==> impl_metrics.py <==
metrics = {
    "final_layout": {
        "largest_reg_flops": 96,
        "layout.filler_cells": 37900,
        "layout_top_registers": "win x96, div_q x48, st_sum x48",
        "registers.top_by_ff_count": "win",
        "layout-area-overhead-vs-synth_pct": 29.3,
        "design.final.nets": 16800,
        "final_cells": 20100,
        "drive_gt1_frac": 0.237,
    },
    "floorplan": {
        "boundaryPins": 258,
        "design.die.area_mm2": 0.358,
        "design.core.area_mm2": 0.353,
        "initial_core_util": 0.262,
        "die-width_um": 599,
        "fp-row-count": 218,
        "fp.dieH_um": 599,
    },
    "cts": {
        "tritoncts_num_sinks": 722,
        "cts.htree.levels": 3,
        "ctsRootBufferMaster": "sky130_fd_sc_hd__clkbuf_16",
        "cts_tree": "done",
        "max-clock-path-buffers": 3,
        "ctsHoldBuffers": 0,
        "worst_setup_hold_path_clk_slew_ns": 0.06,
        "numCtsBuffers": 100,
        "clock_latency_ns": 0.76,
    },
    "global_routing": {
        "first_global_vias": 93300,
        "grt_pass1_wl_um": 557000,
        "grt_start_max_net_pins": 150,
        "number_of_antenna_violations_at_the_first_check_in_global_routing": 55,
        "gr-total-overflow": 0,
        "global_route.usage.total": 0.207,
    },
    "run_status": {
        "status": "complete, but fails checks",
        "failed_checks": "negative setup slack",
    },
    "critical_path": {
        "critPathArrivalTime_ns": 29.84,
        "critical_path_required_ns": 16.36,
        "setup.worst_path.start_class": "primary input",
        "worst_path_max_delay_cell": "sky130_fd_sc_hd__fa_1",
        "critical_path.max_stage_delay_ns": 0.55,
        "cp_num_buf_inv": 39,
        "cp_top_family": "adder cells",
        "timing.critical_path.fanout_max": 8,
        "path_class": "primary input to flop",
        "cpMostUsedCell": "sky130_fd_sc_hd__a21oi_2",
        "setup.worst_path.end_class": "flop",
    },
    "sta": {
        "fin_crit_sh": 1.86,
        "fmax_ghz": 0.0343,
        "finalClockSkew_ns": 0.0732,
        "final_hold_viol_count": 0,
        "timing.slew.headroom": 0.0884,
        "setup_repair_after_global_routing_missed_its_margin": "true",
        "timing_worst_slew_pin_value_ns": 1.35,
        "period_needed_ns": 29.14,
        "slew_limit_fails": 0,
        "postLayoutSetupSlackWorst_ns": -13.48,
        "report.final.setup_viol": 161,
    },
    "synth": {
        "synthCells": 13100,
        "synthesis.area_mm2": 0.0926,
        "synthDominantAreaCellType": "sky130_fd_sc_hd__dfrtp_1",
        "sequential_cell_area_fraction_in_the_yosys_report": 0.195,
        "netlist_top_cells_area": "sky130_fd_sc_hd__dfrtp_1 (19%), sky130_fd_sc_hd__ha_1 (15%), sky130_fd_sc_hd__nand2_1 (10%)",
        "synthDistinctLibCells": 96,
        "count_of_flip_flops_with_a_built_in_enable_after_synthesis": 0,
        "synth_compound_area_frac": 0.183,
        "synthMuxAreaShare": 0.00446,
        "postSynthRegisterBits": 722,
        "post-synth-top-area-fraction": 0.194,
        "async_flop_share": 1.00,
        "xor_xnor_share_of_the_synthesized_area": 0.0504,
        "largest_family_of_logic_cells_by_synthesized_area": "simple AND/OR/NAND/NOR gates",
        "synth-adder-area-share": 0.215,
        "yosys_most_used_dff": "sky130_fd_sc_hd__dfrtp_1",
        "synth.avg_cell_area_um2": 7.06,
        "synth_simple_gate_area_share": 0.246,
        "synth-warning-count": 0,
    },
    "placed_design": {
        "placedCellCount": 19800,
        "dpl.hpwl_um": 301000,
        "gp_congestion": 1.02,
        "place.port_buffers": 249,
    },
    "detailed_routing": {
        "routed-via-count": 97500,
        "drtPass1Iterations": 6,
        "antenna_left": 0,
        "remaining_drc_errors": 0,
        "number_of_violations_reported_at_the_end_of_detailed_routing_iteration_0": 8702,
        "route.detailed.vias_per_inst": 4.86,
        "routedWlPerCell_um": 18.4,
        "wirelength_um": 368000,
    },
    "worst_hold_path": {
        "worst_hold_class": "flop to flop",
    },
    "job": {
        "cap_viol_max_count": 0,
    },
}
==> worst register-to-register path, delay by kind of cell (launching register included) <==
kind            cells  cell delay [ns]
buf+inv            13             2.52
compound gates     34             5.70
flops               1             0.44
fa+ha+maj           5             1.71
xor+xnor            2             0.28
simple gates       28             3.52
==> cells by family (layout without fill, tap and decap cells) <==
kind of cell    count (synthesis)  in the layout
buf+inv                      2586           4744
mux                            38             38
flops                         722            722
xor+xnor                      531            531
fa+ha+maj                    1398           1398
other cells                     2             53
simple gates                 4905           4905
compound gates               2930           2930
--- src/pkg/pwq_pkg.sv ---
package pwq_pkg;

  // ****************************************
  // register offsets within a port page
  // ****************************************
  localparam logic [11:0] OFS_PM_CTRL1 = 12'h834;
  localparam logic [11:0] OFS_Q_THR    = 12'h840;
  localparam logic [11:0] OFS_Q_MULT   = 12'h844;
  localparam logic [11:0] OFS_Q_MON    = 12'h848;
  localparam logic [11:0] OFS_TXQ_SEL  = 12'h900;
  localparam logic [11:0] OFS_VID_REP  = 12'h904;

  // ****************************************
  // field layout
  // ****************************************
  localparam int          FLD_W        = 11;
  localparam int          HI_LSB       = 16;
  localparam int          LO_LSB       = 0;
  localparam int          CNT_W        = 24;
  localparam int          QSEL_W       = 2;
  localparam int          NUM_Q        = 4;
  localparam int          NUM_TYPE     = 4;
  localparam int          VID_W        = 12;
  localparam int          MON_LSB      = 26;
  localparam int          MON_W        = 6;
  // bit positions inside the 6-bit monitor control slice
  localparam int          MON_RAND     = 5;
  localparam int          MON_FLUSH    = 4;
  localparam int          MON_ALL      = 3;
  localparam int          MON_YR       = 2;
  localparam int          MON_R        = 1;
  localparam int          MON_DROPALL  = 0;
  localparam int          PROB_SHIFT   = 7;

  // ****************************************
  // reset values
  // ****************************************
  localparam logic [10:0] RST_Q_MAX    = 11'h080;
  localparam logic [10:0] RST_Q_MIN    = 11'h009;
  localparam logic [10:0] RST_Q_MULT   = 11'h010;
  localparam logic [10:0] RST_PM_MULT  = 11'h020;
  localparam logic [10:0] LFSR_SEED    = 11'h001;
  localparam logic [10:0] LFSR_TAPS    = 11'h500;

  // ****************************************
  // packet colours and monitor types
  // ****************************************
  localparam logic [1:0]  COL_GREEN    = 2'h0;
  localparam logic [1:0]  COL_YELLOW   = 2'h1;
  localparam logic [1:0]  COL_RED      = 2'h2;
  localparam logic [1:0]  TYP_DROPPED  = 2'h0;

endpackage

--- src/hdl/pwq_drop_decide.sv ---
`timescale 1ns/10ps
`default_nettype none
module pwq_drop_decide
  import pwq_pkg::*;
(
  // clock and reset
  input  wire logic             clk_sys_in,
  input  wire logic             rst_n_in,
  // packet under test
  input  wire logic             pkt_valid_in,
  input  wire logic [1:0]       pkt_colour_in,
  input  wire logic [FLD_W-1:0] avg_in,
  input  wire logic [FLD_W-1:0] pm_avg_in,
  // settings of that packet's queue and of its port
  input  wire logic             police_en_in,
  input  wire logic [MON_W-1:0] mon_in,
  input  wire logic [FLD_W-1:0] min_in,
  input  wire logic [FLD_W-1:0] max_in,
  input  wire logic [FLD_W-1:0] mult_in,
  input  wire logic [FLD_W-1:0] pm_mult_in,
  // verdict
  output logic                  drop_out,
  output logic                  drop_valid_out
);

  logic [FLD_W-1:0]   lfsr;
  logic [2*FLD_W-1:0] q_prod;
  logic [2*FLD_W-1:0] pm_prod;
  logic [FLD_W-1:0]   span;
  logic               inhibit;
  logic               next_drop;

  // ****************************************
  // pseudo random source
  // ****************************************
  always_ff @(posedge clk_sys_in or negedge rst_n_in) begin
    if (!rst_n_in) begin
      lfsr <= LFSR_SEED;
    end else begin
      lfsr <= lfsr[0] ? ((lfsr >> 1) ^ LFSR_TAPS) : (lfsr >> 1);
    end
  end

  // ****************************************
  // decision
  // ****************************************
  always_comb begin
    inhibit = mon_in[MON_ALL]
      || (mon_in[MON_YR] && pkt_colour_in != COL_GREEN)
      || (mon_in[MON_R] && pkt_colour_in == COL_RED);
    span    = (avg_in > max_in) ? (max_in - min_in) : (avg_in - min_in);
    q_prod  = span * mult_in;
    pm_prod = pm_avg_in * pm_mult_in;
    if (!police_en_in || !mon_in[MON_RAND] || inhibit) begin
      next_drop = 1'b0;
    end else if (avg_in < min_in) begin
      next_drop = 1'b0;
    end else if (avg_in > max_in && mon_in[MON_DROPALL]) begin
      next_drop = 1'b1;
    end else begin
      next_drop = (q_prod[PROB_SHIFT +: FLD_W] > lfsr)
        || (pm_prod[PROB_SHIFT +: FLD_W] > lfsr);
    end
  end

  always_ff @(posedge clk_sys_in or negedge rst_n_in) begin
    if (!rst_n_in) begin
      drop_out       <= 1'b0;
      drop_valid_out <= 1'b0;
    end else begin
      drop_out       <= pkt_valid_in & next_drop;
      drop_valid_out <= pkt_valid_in;
    end
  end

  // ****************************************
  // checks
  // ****************************************
  property p_rand_off;
    @(posedge clk_sys_in) disable iff (!rst_n_in)
      (pkt_valid_in && !mon_in[MON_RAND]) |=> !drop_out;
  endproperty
  a_rand_off: assert property (p_rand_off)
    else $error("drop while random drop disabled");

  property p_all_inhibit;
    @(posedge clk_sys_in) disable iff (!rst_n_in)
      (pkt_valid_in && mon_in[MON_ALL]) |=> !drop_out;
  endproperty
  a_all_inhibit: assert property (p_all_inhibit)
    else $error("drop while all colours inhibited");

  property p_yr_inhibit;
    @(posedge clk_sys_in) disable iff (!rst_n_in)
      (pkt_valid_in && mon_in[MON_YR] && pkt_colour_in != COL_GREEN)
      |=> !drop_out;
  endproperty
  a_yr_inhibit: assert property (p_yr_inhibit)
    else $error("yellow or red drop while inhibited");

  property p_r_inhibit;
    @(posedge clk_sys_in) disable iff (!rst_n_in)
      (pkt_valid_in && mon_in[MON_R] && pkt_colour_in == COL_RED)
      |=> !drop_out;
  endproperty
  a_r_inhibit: assert property (p_r_inhibit)
    else $error("red drop while inhibited");

  property p_drop_all;
    @(posedge clk_sys_in) disable iff (!rst_n_in)
      (pkt_valid_in && police_en_in && avg_in > max_in && mon_in == 6'h21)
      |=> drop_out;
  endproperty
  a_drop_all: assert property (p_drop_all)
    else $error("drop-all above max threshold did not drop");

  property p_below_min;
    @(posedge clk_sys_in) disable iff (!rst_n_in)
      (pkt_valid_in && avg_in < min_in) |=> !drop_out;
  endproperty
  a_below_min: assert property (p_below_min)
    else $error("drop below min threshold");

  property p_police_off;
    @(posedge clk_sys_in) disable iff (!rst_n_in)
      (pkt_valid_in && !police_en_in) |=> (drop_valid_out && !drop_out);
  endproperty
  a_police_off: assert property (p_police_off)
    else $error("drop while policing disabled");

endmodule
`default_nettype wire

--- src/hdl/pwq_event_counters.sv ---
`timescale 1ns/10ps
`default_nettype none
module pwq_event_counters
  import pwq_pkg::*;
(
  // clock and reset
  input  wire logic              clk_sys_in,
  input  wire logic              rst_n_in,
  // packet events
  input  wire logic              ev_valid_in,
  input  wire logic [QSEL_W-1:0] ev_queue_in,
  input  wire logic [1:0]        ev_colour_in,
  input  wire logic              ev_dropped_in,
  // control
  input  wire logic [NUM_Q-1:0]  flush_in,
  input  wire logic [QSEL_W-1:0] sel_queue_in,
  input  wire logic [1:0]        sel_type_in,
  // readback
  output logic [CNT_W-1:0]       count_out
);

  logic [CNT_W-1:0] cnt [NUM_Q*NUM_TYPE];

  // ****************************************
  // one counter per queue and type
  // ****************************************
  for (genvar g = 0; g < NUM_Q*NUM_TYPE; g++) begin : g_cnt
    localparam logic [1:0] Q = 2'(g / NUM_TYPE);
    localparam logic [1:0] T = 2'(g % NUM_TYPE);
    logic hit;
    assign hit = ev_valid_in && ev_queue_in == Q
      && ((T == TYP_DROPPED) ? ev_dropped_in : (ev_colour_in == 2'(T - 2'h1)));
    always_ff @(posedge clk_sys_in or negedge rst_n_in) begin
      if (!rst_n_in) begin
        cnt[g] <= '0;
      end else if (flush_in[Q]) begin
        cnt[g] <= hit ? CNT_W'(1) : '0;
      end else if (hit) begin
        cnt[g] <= cnt[g] + CNT_W'(1);
      end
    end
  end

  always_ff @(posedge clk_sys_in or negedge rst_n_in) begin
    if (!rst_n_in) begin
      count_out <= '0;
    end else begin
      count_out <= cnt[{sel_queue_in, sel_type_in}];
    end
  end

  property p_flush_clears;
    @(posedge clk_sys_in) disable iff (!rst_n_in)
      (flush_in[0] && !(ev_valid_in && ev_queue_in == 2'h0))
      |=> (cnt[0] == '0 && cnt[1] == '0 && cnt[2] == '0 && cnt[3] == '0);
  endproperty
  a_flush_clears: assert property (p_flush_clears)
    else $error("queue 0 counters not cleared by flush");

endmodule
`default_nettype wire

--- src/hdl/pwq_regs_top.sv ---
`timescale 1ns/10ps
`default_nettype none
// Function
// - random dropping on a queue only while its random drop enable is set
// - rising edge of the flush bit clears all monitor counters of the queue; a counter with an event in the flush cycle restarts at 1
// - all-colour inhibit set means no packet of any colour is dropped
// - yellow-red inhibit set means yellow and red packets are never dropped
// - red inhibit set means red packets are never dropped
// - drop-all drops every uninhibited packet above max threshold, else the queue and packet-memory multipliers decide
// - read-only 24-bit event count of selected queue in monitor register low bits
// - 11-bit max threshold per queue, reset 0x080, reached via queue selector
// - 11-bit min threshold per queue, reset 0x009, reached via queue selector
// - 11-bit per-queue probability multiplier, reset 0x010
// - average size of selected queue readable in low bits of multiplier register
// - 11-bit packet-memory probability multiplier per port, reset 0x020
// - average packet-memory occupancy readable in low bits of its register
// - software writes the queue selector first; queue accesses then go there
// - queue selector writable as one byte at the word's highest byte address
// - substitution on replaces any non-zero egress VLAN ID by port default ID
// - with double tagging the outer service tag ID is the one replaced
// - dropping only happens while the port policing enable is set
// - 2-bit type picks dropped, green, yellow or red for the counter readback
module pwq_regs_top
  import pwq_pkg::*;
#(
  parameter logic [3:0] PORT_NUM = 4'h1
)(
  // clock and reset
  input  wire logic                  clk_sys_in,
  input  wire logic                  rstn_in,
  // management register port
  input  wire logic [15:0]           reg_addr_in,
  input  wire logic [3:0]            reg_byte_en_in,
  input  wire logic                  reg_wr_in,
  input  wire logic                  reg_rd_in,
  input  wire logic [31:0]           reg_wdata_in,
  output logic [31:0]                reg_rdata_out,
  output logic                       reg_rvalid_out,
  // port settings held elsewhere
  input  wire logic                  policing_enable_in,
  input  wire logic [1:0]            monitor_packet_type_in,
  // occupancy from the queue manager
  input  wire logic [NUM_Q*FLD_W-1:0] queue_avg_in,
  input  wire logic [FLD_W-1:0]      pm_avg_in,
  // packet drop check
  input  wire logic                  pkt_valid_in,
  input  wire logic [QSEL_W-1:0]     pkt_queue_in,
  input  wire logic [1:0]            pkt_colour_in,
  output logic                       drop_out,
  output logic                       drop_valid_out,
  // egress tag rewrite
  input  wire logic                  egress_valid_in,
  input  wire logic                  double_tag_in,
  input  wire logic [VID_W-1:0]      port_default_vlan_id_in,
  input  wire logic [VID_W-1:0]      inner_vid_in,
  input  wire logic [VID_W-1:0]      outer_vid_in,
  output logic                       egress_valid_out,
  output logic [VID_W-1:0]           inner_vid_out,
  output logic [VID_W-1:0]           outer_vid_out
);

  logic              rst_meta;
  logic              rst_n;
  logic [FLD_W-1:0]  q_max [NUM_Q];
  logic [FLD_W-1:0]  q_min [NUM_Q];
  logic [FLD_W-1:0]  q_mult [NUM_Q];
  logic [MON_W-1:0]  q_mon [NUM_Q];
  logic [FLD_W-1:0]  pm_mult;
  logic [QSEL_W-1:0] txq_sel;
  logic              egress_vlan_id_substitution;
  logic [NUM_Q-1:0]  flush_pulse;
  logic [CNT_W-1:0]  event_count;
  logic [FLD_W-1:0]  sel_avg;
  logic [FLD_W-1:0]  pkt_avg;
  logic              port_hit;
  logic [11:0]       word_ofs;
  logic [31:0]       cur_word;
  logic [31:0]       lane_mask;
  logic [31:0]       merged;
  logic              wr_hit;
  logic              flush_rise;

  // ****************************************
  // reset release
  // ****************************************
  always_ff @(posedge clk_sys_in or negedge rstn_in) begin
    if (!rstn_in) begin
      rst_meta <= 1'b0;
      rst_n    <= 1'b0;
    end else begin
      rst_meta <= 1'b1;
      rst_n    <= rst_meta;
    end
  end

  // ****************************************
  // address decode and read mux
  // ****************************************
  assign port_hit = reg_addr_in[15:12] == PORT_NUM;
  assign word_ofs = {reg_addr_in[11:2], 2'b00};
  assign wr_hit   = reg_wr_in & port_hit;
  assign sel_avg  = queue_avg_in[txq_sel*FLD_W +: FLD_W];
  assign pkt_avg  = queue_avg_in[pkt_queue_in*FLD_W +: FLD_W];

  always_comb begin
    cur_word = '0;
    unique case (word_ofs)
      OFS_PM_CTRL1: begin
        cur_word[HI_LSB +: FLD_W] = pm_mult;
        cur_word[LO_LSB +: FLD_W] = pm_avg_in;
      end
      OFS_Q_THR: begin
        cur_word[HI_LSB +: FLD_W] = q_max[txq_sel];
        cur_word[LO_LSB +: FLD_W] = q_min[txq_sel];
      end
      OFS_Q_MULT: begin
        cur_word[HI_LSB +: FLD_W] = q_mult[txq_sel];
        cur_word[LO_LSB +: FLD_W] = sel_avg;
      end
      OFS_Q_MON: begin
        cur_word[MON_LSB +: MON_W] = q_mon[txq_sel];
        cur_word[CNT_W-1:0]        = event_count;
      end
      OFS_TXQ_SEL: cur_word[QSEL_W-1:0] = txq_sel;
      OFS_VID_REP: cur_word[0] = egress_vlan_id_substitution;
      default: cur_word = '0;
    endcase
  end

  // byte lane 3 is the highest byte address and carries bits 7:0
  always_comb begin
    for (int i = 0; i < 4; i++) begin
      lane_mask[31-8*i -: 8] = {8{reg_byte_en_in[i]}};
    end
  end
  assign merged     = (cur_word & ~lane_mask) | (reg_wdata_in & lane_mask);
  assign flush_rise = wr_hit && word_ofs == OFS_Q_MON
    && !q_mon[txq_sel][MON_FLUSH] && merged[MON_LSB + MON_FLUSH];

  always_ff @(posedge clk_sys_in or negedge rst_n) begin
    if (!rst_n) begin
      reg_rdata_out  <= '0;
      reg_rvalid_out <= 1'b0;
    end else begin
      reg_rdata_out  <= (reg_rd_in && port_hit) ? cur_word : '0;
      reg_rvalid_out <= reg_rd_in;
    end
  end

  // ****************************************
  // queue selector and port registers
  // ****************************************
  always_ff @(posedge clk_sys_in or negedge rst_n) begin
    if (!rst_n) begin
      txq_sel <= '0;
    end else if (wr_hit && word_ofs == OFS_TXQ_SEL) begin
      txq_sel <= merged[QSEL_W-1:0];
    end
  end

  always_ff @(posedge clk_sys_in or negedge rst_n) begin
    if (!rst_n) begin
      pm_mult                     <= RST_PM_MULT;
      egress_vlan_id_substitution <= 1'b0;
    end else if (wr_hit) begin
      if (word_ofs == OFS_PM_CTRL1) begin
        pm_mult <= merged[HI_LSB +: FLD_W];
      end
      if (word_ofs == OFS_VID_REP) begin
        egress_vlan_id_substitution <= merged[0];
      end
    end
  end

  // ****************************************
  // per-queue registers
  // ****************************************
  for (genvar q = 0; q < NUM_Q; q++) begin : g_queue
    always_ff @(posedge clk_sys_in or negedge rst_n) begin
      if (!rst_n) begin
        q_max[q]  <= RST_Q_MAX;
        q_min[q]  <= RST_Q_MIN;
        q_mult[q] <= RST_Q_MULT;
        q_mon[q]  <= '0;
      end else if (wr_hit && txq_sel == QSEL_W'(q)) begin
        if (word_ofs == OFS_Q_THR) begin
          q_max[q] <= merged[HI_LSB +: FLD_W];
          q_min[q] <= merged[LO_LSB +: FLD_W];
        end
        if (word_ofs == OFS_Q_MULT) begin
          q_mult[q] <= merged[HI_LSB +: FLD_W];
        end
        if (word_ofs == OFS_Q_MON) begin
          q_mon[q] <= merged[MON_LSB +: MON_W];
        end
      end
    end
  end

  always_ff @(posedge clk_sys_in or negedge rst_n) begin
    if (!rst_n) begin
      flush_pulse <= '0;
    end else begin
      flush_pulse <= flush_rise ? (NUM_Q'(1) << txq_sel) : '0;
    end
  end

  // ****************************************
  // drop decision and monitor counters
  // ****************************************
  pwq_drop_decide u_drop (
    .clk_sys_in     (clk_sys_in),
    .rst_n_in       (rst_n),
    .pkt_valid_in   (pkt_valid_in),
    .pkt_colour_in  (pkt_colour_in),
    .avg_in         (pkt_avg),
    .pm_avg_in      (pm_avg_in),
    .police_en_in   (policing_enable_in),
    .mon_in         (q_mon[pkt_queue_in]),
    .min_in         (q_min[pkt_queue_in]),
    .max_in         (q_max[pkt_queue_in]),
    .mult_in        (q_mult[pkt_queue_in]),
    .pm_mult_in     (pm_mult),
    .drop_out       (drop_out),
    .drop_valid_out (drop_valid_out)
  );

  logic [QSEL_W-1:0] ev_queue;
  logic [1:0]        ev_colour;

  always_ff @(posedge clk_sys_in or negedge rst_n) begin
    if (!rst_n) begin
      ev_queue  <= '0;
      ev_colour <= COL_GREEN;
    end else if (pkt_valid_in) begin
      ev_queue  <= pkt_queue_in;
      ev_colour <= pkt_colour_in;
    end
  end

  pwq_event_counters u_cnt (
    .clk_sys_in    (clk_sys_in),
    .rst_n_in      (rst_n),
    .ev_valid_in   (drop_valid_out & policing_enable_in),
    .ev_queue_in   (ev_queue),
    .ev_colour_in  (ev_colour),
    .ev_dropped_in (drop_out),
    .flush_in      (flush_pulse),
    .sel_queue_in  (txq_sel),
    .sel_type_in   (monitor_packet_type_in),
    .count_out     (event_count)
  );

  // ****************************************
  // egress tag rewrite
  // ****************************************
  always_ff @(posedge clk_sys_in or negedge rst_n) begin
    if (!rst_n) begin
      egress_valid_out <= 1'b0;
      inner_vid_out    <= '0;
      outer_vid_out    <= '0;
    end else begin
      egress_valid_out <= egress_valid_in;
      inner_vid_out    <= inner_vid_in;
      outer_vid_out    <= outer_vid_in;
      if (egress_vlan_id_substitution && double_tag_in && outer_vid_in != '0) begin
        outer_vid_out <= port_default_vlan_id_in;
      end
      if (egress_vlan_id_substitution && !double_tag_in && inner_vid_in != '0) begin
        inner_vid_out <= port_default_vlan_id_in;
      end
    end
  end

  // ****************************************
  // checks
  // ****************************************
  property p_sel_byte;
    @(posedge clk_sys_in) disable iff (!rst_n)
      (wr_hit && word_ofs == OFS_TXQ_SEL && reg_byte_en_in == 4'h8)
      |=> txq_sel == $past(reg_wdata_in[QSEL_W-1:0]);
  endproperty
  a_sel_byte: assert property (p_sel_byte)
    else $error("byte write to queue selector lost");

  property p_thr_write;
    @(posedge clk_sys_in) disable iff (!rst_n)
      (wr_hit && word_ofs == OFS_Q_THR && reg_byte_en_in == 4'hf)
      |=> q_max[$past(txq_sel)] == $past(reg_wdata_in[HI_LSB +: FLD_W]);
  endproperty
  a_thr_write: assert property (p_thr_write)
    else $error("max threshold not written to selected queue");

  property p_other_port;
    @(posedge clk_sys_in) disable iff (!rst_n)
      (reg_wr_in && !port_hit) |=> ($stable(txq_sel) && $stable(pm_mult));
  endproperty
  a_other_port: assert property (p_other_port)
    else $error("write for another port changed registers");

  property p_vid_sub;
    @(posedge clk_sys_in) disable iff (!rst_n)
      (egress_vlan_id_substitution && !double_tag_in && inner_vid_in != '0)
      |=> inner_vid_out == $past(port_default_vlan_id_in);
  endproperty
  a_vid_sub: assert property (p_vid_sub)
    else $error("inner VLAN ID not substituted");

endmodule
`default_nettype wire

--- config.mk ---
export PLATFORM = sky130hd
export DESIGN_NAME = pwq_regs_top
export DESIGN_NICKNAME = d
export VERILOG_FILES = /design/src/pkg/pwq_pkg.sv /design/src/hdl/pwq_drop_decide.sv /design/src/hdl/pwq_event_counters.sv /design/src/hdl/pwq_regs_top.sv
export SDC_FILE = /design/constraint.sdc
export NUM_CORES = 2
export LEC_CHECK = 0
export ABC_AREA = 1
export BUFFER_PORTS_ARGS = -buffer_cell sky130_fd_sc_hd__buf_4
export CORE_MARGIN = 5
export CORE_UTILIZATION = 33
export DETAILED_ROUTE_END_ITERATION = 12
export HOLD_SLACK_MARGIN = 0.08
export PLACE_DENSITY = 0.49
export SYNTH_ARGS = -nofsm -noshare
export SYNTH_HDL_FRONTEND = slang
export SYNTH_HIERARCHICAL = 1
export SYNTH_SLANG_ARGS = --single-unit
--- constraint.sdc ---
create_clock -name clk_sys_in -period 19.1 [get_ports clk_sys_in]
set_input_delay 5.73 -clock clk_sys_in [delete_from_list [all_inputs] [get_ports clk_sys_in]]
set_output_delay 5.73 -clock clk_sys_in [all_outputs]
set_load 0.02 [all_outputs]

• • • •

EXERCISE AIM
Each line with "kind" in it must be identified and copied from the material.

EXERCISE OUTPUT
==> worst register-to-register path, delay by kind of cell (launching register included) <==
kind            cells  cell delay [ns]
kind of cell    count (synthesis)  in the layout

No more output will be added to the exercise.